___ Supplied data ___

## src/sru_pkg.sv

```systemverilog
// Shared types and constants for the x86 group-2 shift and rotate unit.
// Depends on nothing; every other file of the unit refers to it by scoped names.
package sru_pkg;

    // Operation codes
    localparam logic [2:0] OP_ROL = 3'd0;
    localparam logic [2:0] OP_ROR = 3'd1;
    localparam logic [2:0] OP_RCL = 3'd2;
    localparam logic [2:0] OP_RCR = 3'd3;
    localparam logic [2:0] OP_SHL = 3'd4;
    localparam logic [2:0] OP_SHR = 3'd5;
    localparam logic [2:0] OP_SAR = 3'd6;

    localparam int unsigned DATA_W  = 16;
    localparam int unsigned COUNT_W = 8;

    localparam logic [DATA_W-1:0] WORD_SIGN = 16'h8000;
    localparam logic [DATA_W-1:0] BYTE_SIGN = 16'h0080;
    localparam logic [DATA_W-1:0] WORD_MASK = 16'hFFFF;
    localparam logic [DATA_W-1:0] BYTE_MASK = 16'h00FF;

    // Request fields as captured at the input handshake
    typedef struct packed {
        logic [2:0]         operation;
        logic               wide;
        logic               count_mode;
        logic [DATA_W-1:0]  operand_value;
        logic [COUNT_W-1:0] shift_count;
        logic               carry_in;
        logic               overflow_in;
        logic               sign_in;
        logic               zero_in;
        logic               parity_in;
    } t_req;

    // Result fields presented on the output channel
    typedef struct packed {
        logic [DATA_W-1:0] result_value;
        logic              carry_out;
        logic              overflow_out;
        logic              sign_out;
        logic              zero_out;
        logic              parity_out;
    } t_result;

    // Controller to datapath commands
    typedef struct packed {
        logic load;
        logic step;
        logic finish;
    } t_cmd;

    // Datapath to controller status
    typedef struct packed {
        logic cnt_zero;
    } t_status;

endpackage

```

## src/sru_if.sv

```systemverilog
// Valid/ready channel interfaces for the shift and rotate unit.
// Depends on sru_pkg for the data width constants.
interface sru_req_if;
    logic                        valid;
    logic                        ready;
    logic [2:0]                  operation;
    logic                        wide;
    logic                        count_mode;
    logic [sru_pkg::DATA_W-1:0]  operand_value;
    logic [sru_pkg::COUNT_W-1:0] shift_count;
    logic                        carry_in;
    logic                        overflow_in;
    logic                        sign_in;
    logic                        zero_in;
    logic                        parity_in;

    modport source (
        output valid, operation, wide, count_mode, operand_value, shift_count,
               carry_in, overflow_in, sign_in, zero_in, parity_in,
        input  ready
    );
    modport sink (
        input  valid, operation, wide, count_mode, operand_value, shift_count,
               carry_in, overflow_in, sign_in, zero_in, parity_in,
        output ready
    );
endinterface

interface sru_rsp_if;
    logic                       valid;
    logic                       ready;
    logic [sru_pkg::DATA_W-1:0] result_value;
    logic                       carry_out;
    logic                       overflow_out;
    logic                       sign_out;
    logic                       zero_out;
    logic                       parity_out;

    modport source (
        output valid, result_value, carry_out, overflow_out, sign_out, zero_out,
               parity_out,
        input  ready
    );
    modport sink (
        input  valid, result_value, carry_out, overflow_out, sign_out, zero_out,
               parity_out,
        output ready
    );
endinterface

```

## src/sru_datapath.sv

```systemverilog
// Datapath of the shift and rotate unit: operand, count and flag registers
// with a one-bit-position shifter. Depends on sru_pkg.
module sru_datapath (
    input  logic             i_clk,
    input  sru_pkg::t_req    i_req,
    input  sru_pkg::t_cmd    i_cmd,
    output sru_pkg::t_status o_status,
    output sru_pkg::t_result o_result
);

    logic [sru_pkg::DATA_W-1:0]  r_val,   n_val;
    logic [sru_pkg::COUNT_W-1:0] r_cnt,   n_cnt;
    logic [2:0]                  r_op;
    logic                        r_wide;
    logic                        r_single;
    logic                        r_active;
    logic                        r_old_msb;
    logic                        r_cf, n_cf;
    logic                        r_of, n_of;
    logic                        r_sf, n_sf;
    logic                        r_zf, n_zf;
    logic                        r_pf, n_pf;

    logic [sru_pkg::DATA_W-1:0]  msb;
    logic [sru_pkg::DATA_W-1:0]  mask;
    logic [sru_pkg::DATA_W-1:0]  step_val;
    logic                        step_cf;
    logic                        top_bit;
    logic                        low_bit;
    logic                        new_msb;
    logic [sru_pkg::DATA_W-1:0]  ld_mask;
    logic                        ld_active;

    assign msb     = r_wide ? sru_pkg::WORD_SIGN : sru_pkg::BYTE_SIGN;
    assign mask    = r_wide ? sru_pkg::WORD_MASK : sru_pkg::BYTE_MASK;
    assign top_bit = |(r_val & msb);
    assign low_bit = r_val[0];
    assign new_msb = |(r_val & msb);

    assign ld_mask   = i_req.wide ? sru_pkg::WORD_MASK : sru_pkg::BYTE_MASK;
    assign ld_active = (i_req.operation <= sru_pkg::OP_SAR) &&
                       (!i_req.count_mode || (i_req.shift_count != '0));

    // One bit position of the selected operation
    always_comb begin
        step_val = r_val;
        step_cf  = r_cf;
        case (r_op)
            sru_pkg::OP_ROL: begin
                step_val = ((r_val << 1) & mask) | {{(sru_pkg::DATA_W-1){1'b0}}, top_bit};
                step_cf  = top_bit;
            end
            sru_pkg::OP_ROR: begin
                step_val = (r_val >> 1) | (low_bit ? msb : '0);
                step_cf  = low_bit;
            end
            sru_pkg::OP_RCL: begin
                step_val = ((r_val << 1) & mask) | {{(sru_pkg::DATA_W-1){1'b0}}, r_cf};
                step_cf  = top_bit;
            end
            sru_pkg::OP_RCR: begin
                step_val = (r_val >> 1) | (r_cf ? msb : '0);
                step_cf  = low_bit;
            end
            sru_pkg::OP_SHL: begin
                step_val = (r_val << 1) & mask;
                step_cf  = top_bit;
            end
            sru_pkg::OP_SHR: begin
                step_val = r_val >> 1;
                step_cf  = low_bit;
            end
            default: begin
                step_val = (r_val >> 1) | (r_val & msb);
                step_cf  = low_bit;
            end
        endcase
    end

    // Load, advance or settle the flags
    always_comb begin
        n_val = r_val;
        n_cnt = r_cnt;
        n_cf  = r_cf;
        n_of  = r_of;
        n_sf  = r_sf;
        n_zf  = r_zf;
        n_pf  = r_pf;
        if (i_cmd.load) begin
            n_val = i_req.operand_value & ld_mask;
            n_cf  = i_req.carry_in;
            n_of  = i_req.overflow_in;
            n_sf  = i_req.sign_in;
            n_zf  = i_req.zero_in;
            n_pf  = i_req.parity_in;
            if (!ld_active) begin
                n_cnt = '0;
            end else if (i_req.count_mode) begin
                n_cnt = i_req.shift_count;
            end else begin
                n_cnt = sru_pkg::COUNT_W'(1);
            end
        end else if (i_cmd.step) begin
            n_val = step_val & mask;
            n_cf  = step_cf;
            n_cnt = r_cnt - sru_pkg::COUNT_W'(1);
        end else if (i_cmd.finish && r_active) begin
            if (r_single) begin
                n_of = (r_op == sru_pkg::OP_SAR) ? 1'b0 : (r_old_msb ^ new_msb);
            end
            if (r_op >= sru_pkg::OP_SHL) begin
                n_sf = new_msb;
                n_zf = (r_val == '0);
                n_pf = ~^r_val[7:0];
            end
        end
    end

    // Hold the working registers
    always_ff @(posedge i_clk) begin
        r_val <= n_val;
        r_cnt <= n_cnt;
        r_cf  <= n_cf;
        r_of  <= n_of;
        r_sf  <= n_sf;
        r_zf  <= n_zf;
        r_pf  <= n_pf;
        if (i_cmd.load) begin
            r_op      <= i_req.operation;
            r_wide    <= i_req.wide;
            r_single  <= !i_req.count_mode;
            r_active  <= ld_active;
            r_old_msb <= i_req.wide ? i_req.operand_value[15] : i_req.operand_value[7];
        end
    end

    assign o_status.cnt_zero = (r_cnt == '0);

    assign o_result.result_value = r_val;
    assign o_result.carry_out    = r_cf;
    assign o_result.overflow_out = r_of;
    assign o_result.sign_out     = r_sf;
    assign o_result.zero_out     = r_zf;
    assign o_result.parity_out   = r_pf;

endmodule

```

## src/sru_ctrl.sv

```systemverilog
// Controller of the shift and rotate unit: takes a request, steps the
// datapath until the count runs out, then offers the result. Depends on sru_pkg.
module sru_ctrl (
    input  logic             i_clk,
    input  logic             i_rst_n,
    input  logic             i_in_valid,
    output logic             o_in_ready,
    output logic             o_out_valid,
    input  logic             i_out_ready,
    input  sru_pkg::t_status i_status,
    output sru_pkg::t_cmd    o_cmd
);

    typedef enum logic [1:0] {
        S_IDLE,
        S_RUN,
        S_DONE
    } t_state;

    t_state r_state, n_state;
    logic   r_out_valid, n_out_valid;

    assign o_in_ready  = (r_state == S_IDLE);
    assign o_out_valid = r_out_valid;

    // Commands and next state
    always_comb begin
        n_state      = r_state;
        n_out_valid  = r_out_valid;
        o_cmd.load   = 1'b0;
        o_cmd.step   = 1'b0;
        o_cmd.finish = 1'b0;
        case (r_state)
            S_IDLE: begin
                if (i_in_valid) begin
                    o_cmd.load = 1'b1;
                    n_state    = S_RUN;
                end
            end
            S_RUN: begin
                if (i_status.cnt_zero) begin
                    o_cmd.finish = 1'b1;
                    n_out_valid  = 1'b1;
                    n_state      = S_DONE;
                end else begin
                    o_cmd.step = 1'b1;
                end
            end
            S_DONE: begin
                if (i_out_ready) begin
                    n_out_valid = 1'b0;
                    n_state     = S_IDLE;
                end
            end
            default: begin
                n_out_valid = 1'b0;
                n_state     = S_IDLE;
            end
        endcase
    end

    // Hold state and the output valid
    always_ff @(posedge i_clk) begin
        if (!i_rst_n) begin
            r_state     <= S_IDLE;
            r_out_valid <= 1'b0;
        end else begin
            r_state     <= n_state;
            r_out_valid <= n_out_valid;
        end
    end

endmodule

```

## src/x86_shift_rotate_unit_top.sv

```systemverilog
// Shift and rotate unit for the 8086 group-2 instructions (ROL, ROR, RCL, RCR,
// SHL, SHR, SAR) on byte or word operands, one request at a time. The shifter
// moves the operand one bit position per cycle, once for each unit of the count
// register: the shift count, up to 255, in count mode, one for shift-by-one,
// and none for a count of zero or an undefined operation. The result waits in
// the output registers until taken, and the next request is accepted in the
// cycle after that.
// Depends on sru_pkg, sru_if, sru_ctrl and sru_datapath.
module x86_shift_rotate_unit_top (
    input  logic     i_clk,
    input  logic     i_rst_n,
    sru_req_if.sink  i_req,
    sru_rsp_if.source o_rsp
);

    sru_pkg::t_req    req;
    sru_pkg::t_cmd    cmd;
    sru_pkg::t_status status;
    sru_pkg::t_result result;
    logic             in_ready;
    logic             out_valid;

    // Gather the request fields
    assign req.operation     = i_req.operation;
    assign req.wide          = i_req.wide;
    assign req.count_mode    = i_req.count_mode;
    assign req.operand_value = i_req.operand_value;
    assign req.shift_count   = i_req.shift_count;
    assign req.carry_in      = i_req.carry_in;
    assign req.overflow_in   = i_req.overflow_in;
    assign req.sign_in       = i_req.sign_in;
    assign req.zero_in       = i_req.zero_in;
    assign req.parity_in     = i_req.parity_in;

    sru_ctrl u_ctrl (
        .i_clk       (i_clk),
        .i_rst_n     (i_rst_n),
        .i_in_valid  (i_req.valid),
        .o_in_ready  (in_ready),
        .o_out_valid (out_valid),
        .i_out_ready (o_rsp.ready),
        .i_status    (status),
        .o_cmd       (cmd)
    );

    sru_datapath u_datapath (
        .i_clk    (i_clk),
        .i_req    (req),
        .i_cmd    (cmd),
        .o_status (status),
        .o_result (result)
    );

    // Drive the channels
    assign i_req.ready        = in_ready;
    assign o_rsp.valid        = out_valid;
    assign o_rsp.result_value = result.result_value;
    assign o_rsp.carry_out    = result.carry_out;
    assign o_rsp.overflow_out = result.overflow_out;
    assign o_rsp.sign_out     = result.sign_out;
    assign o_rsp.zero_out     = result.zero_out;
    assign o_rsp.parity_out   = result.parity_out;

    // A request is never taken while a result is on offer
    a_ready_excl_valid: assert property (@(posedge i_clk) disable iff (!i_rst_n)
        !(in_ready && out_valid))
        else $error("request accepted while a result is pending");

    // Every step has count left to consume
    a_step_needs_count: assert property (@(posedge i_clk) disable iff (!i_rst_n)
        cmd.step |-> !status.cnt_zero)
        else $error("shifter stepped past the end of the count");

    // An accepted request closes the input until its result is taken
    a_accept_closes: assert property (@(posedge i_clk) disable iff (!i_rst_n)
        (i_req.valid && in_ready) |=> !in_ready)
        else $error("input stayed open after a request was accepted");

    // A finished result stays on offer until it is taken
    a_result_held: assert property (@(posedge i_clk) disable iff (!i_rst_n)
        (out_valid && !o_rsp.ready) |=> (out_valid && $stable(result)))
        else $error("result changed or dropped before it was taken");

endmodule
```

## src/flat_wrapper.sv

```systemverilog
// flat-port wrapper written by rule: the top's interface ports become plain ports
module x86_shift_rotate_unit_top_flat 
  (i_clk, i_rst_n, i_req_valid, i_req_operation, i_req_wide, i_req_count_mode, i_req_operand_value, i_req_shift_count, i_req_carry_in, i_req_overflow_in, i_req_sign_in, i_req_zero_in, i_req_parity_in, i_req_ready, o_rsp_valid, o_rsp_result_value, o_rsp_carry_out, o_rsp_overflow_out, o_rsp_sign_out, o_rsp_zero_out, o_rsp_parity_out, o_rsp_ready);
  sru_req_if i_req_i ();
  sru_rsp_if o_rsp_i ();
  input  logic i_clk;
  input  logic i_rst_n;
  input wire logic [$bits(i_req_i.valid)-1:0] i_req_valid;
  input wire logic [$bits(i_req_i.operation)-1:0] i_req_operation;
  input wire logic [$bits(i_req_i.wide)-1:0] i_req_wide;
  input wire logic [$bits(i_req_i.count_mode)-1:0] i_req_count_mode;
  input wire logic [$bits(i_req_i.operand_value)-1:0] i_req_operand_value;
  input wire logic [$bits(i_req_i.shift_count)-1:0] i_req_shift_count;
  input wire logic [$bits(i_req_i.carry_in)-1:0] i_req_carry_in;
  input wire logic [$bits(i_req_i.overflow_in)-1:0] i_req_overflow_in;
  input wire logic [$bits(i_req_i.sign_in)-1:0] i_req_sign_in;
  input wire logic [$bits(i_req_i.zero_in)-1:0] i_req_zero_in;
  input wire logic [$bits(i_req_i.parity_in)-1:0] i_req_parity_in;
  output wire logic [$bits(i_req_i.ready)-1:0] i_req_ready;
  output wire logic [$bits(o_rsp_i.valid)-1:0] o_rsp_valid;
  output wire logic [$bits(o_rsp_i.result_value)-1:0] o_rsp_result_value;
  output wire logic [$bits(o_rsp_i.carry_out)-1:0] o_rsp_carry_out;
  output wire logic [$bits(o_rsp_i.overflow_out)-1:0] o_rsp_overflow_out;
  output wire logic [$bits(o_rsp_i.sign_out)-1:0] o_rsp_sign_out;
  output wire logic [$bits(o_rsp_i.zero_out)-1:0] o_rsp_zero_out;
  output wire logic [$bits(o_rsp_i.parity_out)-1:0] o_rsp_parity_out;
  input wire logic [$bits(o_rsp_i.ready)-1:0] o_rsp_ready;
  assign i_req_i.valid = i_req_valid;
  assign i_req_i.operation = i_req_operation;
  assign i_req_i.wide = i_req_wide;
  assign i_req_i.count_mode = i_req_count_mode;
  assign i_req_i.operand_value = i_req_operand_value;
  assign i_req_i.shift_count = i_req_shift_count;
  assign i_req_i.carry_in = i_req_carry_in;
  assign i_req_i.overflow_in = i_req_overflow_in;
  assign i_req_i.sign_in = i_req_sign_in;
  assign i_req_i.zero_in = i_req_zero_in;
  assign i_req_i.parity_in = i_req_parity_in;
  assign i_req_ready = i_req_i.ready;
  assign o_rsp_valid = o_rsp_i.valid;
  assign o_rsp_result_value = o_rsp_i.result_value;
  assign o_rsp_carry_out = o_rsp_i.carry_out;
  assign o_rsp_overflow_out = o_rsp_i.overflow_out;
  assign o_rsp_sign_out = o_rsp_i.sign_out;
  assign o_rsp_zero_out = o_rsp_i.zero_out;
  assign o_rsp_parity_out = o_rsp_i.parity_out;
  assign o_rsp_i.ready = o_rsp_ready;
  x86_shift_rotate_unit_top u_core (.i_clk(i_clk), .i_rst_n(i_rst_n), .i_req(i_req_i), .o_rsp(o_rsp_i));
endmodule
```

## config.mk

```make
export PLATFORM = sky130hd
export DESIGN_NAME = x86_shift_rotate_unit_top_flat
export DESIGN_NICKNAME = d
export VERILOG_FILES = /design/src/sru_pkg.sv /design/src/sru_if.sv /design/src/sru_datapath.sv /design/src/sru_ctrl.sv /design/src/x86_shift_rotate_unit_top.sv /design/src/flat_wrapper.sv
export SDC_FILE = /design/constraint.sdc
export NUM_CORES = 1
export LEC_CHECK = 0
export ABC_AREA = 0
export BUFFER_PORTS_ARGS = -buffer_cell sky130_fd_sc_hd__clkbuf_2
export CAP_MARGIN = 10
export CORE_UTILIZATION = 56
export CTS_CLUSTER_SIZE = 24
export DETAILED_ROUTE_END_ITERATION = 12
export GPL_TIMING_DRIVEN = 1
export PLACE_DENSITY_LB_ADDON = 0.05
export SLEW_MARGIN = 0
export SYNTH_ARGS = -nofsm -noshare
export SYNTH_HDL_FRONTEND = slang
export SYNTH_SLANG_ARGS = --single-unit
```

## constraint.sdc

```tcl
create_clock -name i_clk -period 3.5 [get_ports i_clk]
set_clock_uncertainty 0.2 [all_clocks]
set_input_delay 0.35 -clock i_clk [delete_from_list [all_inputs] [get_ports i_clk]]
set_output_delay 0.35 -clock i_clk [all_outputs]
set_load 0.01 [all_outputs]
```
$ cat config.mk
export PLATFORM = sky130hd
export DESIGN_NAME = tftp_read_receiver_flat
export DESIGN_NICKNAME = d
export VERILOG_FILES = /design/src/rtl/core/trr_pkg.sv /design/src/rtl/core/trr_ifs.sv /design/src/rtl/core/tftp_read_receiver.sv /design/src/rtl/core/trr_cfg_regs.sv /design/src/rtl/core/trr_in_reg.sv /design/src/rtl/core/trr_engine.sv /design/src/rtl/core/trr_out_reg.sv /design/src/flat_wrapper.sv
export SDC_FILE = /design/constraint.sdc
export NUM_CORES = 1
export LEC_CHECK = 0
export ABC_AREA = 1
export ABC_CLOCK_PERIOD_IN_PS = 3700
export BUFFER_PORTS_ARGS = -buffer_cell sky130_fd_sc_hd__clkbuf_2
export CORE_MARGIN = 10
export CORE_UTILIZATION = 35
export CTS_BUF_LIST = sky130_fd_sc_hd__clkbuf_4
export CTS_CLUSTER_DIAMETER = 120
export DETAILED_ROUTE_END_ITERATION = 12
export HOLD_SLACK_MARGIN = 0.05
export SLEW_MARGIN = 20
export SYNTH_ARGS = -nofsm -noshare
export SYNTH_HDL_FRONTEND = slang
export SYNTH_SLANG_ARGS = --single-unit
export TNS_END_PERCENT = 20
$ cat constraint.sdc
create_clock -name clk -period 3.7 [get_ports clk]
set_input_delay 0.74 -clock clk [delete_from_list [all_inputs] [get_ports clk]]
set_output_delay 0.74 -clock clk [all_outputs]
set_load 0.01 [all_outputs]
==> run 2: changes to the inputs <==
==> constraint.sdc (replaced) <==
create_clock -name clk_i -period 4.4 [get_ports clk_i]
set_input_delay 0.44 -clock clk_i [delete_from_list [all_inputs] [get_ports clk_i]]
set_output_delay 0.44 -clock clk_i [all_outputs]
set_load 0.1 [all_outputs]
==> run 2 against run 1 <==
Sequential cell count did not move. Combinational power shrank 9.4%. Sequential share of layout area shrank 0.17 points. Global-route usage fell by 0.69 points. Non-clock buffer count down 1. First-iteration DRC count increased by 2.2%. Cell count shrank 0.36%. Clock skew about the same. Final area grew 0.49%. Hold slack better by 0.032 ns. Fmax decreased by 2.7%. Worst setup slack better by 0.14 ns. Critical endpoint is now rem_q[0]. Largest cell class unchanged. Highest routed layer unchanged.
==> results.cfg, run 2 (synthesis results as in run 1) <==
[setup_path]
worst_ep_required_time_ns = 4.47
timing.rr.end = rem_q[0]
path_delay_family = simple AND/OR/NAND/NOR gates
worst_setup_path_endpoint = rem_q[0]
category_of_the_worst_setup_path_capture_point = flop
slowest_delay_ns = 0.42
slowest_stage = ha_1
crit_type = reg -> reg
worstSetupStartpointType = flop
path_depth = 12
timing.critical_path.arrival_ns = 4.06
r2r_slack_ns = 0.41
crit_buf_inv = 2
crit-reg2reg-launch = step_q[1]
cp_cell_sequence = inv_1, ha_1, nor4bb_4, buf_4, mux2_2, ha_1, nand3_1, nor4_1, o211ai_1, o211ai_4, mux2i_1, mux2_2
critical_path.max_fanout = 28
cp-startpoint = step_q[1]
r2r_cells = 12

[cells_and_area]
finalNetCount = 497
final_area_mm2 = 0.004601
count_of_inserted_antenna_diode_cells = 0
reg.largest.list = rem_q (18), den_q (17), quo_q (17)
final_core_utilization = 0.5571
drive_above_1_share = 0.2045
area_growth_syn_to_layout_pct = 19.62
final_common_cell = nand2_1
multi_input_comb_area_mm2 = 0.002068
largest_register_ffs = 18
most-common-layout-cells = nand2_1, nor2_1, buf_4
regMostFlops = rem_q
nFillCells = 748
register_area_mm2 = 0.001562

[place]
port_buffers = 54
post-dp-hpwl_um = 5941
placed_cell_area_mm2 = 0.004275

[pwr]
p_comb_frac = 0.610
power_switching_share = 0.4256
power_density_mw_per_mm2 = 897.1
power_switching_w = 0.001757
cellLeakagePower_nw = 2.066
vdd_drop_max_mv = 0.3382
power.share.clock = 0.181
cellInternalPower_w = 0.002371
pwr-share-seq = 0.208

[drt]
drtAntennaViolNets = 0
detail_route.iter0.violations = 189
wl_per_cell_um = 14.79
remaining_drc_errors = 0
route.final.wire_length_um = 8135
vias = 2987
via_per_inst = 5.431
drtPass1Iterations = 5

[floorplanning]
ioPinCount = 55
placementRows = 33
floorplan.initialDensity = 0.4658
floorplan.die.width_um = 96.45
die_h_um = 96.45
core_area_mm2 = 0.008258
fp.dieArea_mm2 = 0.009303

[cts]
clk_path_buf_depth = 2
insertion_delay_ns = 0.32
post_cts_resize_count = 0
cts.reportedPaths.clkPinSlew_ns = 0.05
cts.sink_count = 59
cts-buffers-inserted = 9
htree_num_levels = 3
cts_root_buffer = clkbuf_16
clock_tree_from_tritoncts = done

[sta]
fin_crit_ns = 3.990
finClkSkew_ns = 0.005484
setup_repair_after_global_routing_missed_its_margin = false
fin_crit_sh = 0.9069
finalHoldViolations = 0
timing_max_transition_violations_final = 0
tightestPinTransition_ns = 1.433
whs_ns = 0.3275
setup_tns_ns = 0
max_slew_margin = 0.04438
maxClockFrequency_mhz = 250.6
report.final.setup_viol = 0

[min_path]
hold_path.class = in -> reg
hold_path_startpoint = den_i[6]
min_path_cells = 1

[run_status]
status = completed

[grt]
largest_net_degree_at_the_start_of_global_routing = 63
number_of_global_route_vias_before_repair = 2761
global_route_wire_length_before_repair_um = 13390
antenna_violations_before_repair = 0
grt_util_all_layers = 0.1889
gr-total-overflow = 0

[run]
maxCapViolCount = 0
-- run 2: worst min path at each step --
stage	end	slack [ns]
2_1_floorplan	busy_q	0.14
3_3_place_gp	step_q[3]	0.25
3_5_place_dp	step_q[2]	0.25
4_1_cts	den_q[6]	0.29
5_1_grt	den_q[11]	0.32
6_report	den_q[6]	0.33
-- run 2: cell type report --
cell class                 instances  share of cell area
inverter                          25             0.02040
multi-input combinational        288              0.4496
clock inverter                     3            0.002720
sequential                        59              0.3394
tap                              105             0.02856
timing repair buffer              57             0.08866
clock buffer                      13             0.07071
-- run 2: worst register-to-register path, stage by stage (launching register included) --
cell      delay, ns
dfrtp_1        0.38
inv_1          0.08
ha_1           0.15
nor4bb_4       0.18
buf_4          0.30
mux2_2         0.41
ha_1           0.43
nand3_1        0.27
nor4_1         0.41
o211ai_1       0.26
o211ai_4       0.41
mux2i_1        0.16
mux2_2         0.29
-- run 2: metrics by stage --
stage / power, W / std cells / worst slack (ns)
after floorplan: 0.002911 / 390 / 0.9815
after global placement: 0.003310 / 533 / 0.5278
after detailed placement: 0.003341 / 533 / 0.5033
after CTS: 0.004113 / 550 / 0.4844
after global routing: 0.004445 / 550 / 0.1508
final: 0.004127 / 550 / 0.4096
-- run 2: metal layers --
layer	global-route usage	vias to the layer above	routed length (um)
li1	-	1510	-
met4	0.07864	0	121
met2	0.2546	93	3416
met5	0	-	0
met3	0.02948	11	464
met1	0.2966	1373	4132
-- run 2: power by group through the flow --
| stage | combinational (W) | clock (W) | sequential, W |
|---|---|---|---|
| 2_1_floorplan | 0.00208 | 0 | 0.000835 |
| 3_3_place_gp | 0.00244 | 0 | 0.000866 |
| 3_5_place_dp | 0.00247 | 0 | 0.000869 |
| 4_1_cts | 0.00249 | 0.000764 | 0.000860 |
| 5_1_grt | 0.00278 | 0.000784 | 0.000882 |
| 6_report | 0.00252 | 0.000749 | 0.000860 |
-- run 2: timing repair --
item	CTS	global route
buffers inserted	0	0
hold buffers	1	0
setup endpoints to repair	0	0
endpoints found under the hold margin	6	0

___

Task brief: Transcribe each line of the data above, unaltered, from the one where "route.final.wire_length_um = 8135" appears to the one where "maxCapViolCount = 0" appears, inclusive of both.

Worked solution:
route.final.wire_length_um = 8135
vias = 2987
via_per_inst = 5.431
drtPass1Iterations = 5

[floorplanning]
ioPinCount = 55
placementRows = 33
floorplan.initialDensity = 0.4658
floorplan.die.width_um = 96.45
die_h_um = 96.45
core_area_mm2 = 0.008258
fp.dieArea_mm2 = 0.009303

[cts]
clk_path_buf_depth = 2
insertion_delay_ns = 0.32
post_cts_resize_count = 0
cts.reportedPaths.clkPinSlew_ns = 0.05
cts.sink_count = 59
cts-buffers-inserted = 9
htree_num_levels = 3
cts_root_buffer = clkbuf_16
clock_tree_from_tritoncts = done

[sta]
fin_crit_ns = 3.990
finClkSkew_ns = 0.005484
setup_repair_after_global_routing_missed_its_margin = false
fin_crit_sh = 0.9069
finalHoldViolations = 0
timing_max_transition_violations_final = 0
tightestPinTransition_ns = 1.433
whs_ns = 0.3275
setup_tns_ns = 0
max_slew_margin = 0.04438
maxClockFrequency_mhz = 250.6
report.final.setup_viol = 0

[min_path]
hold_path.class = in -> reg
hold_path_startpoint = den_i[6]
min_path_cells = 1

[run_status]
status = completed

[grt]
largest_net_degree_at_the_start_of_global_routing = 63
number_of_global_route_vias_before_repair = 2761
global_route_wire_length_before_repair_um = 13390
antenna_violations_before_repair = 0
grt_util_all_layers = 0.1889
gr-total-overflow = 0

[run]
maxCapViolCount = 0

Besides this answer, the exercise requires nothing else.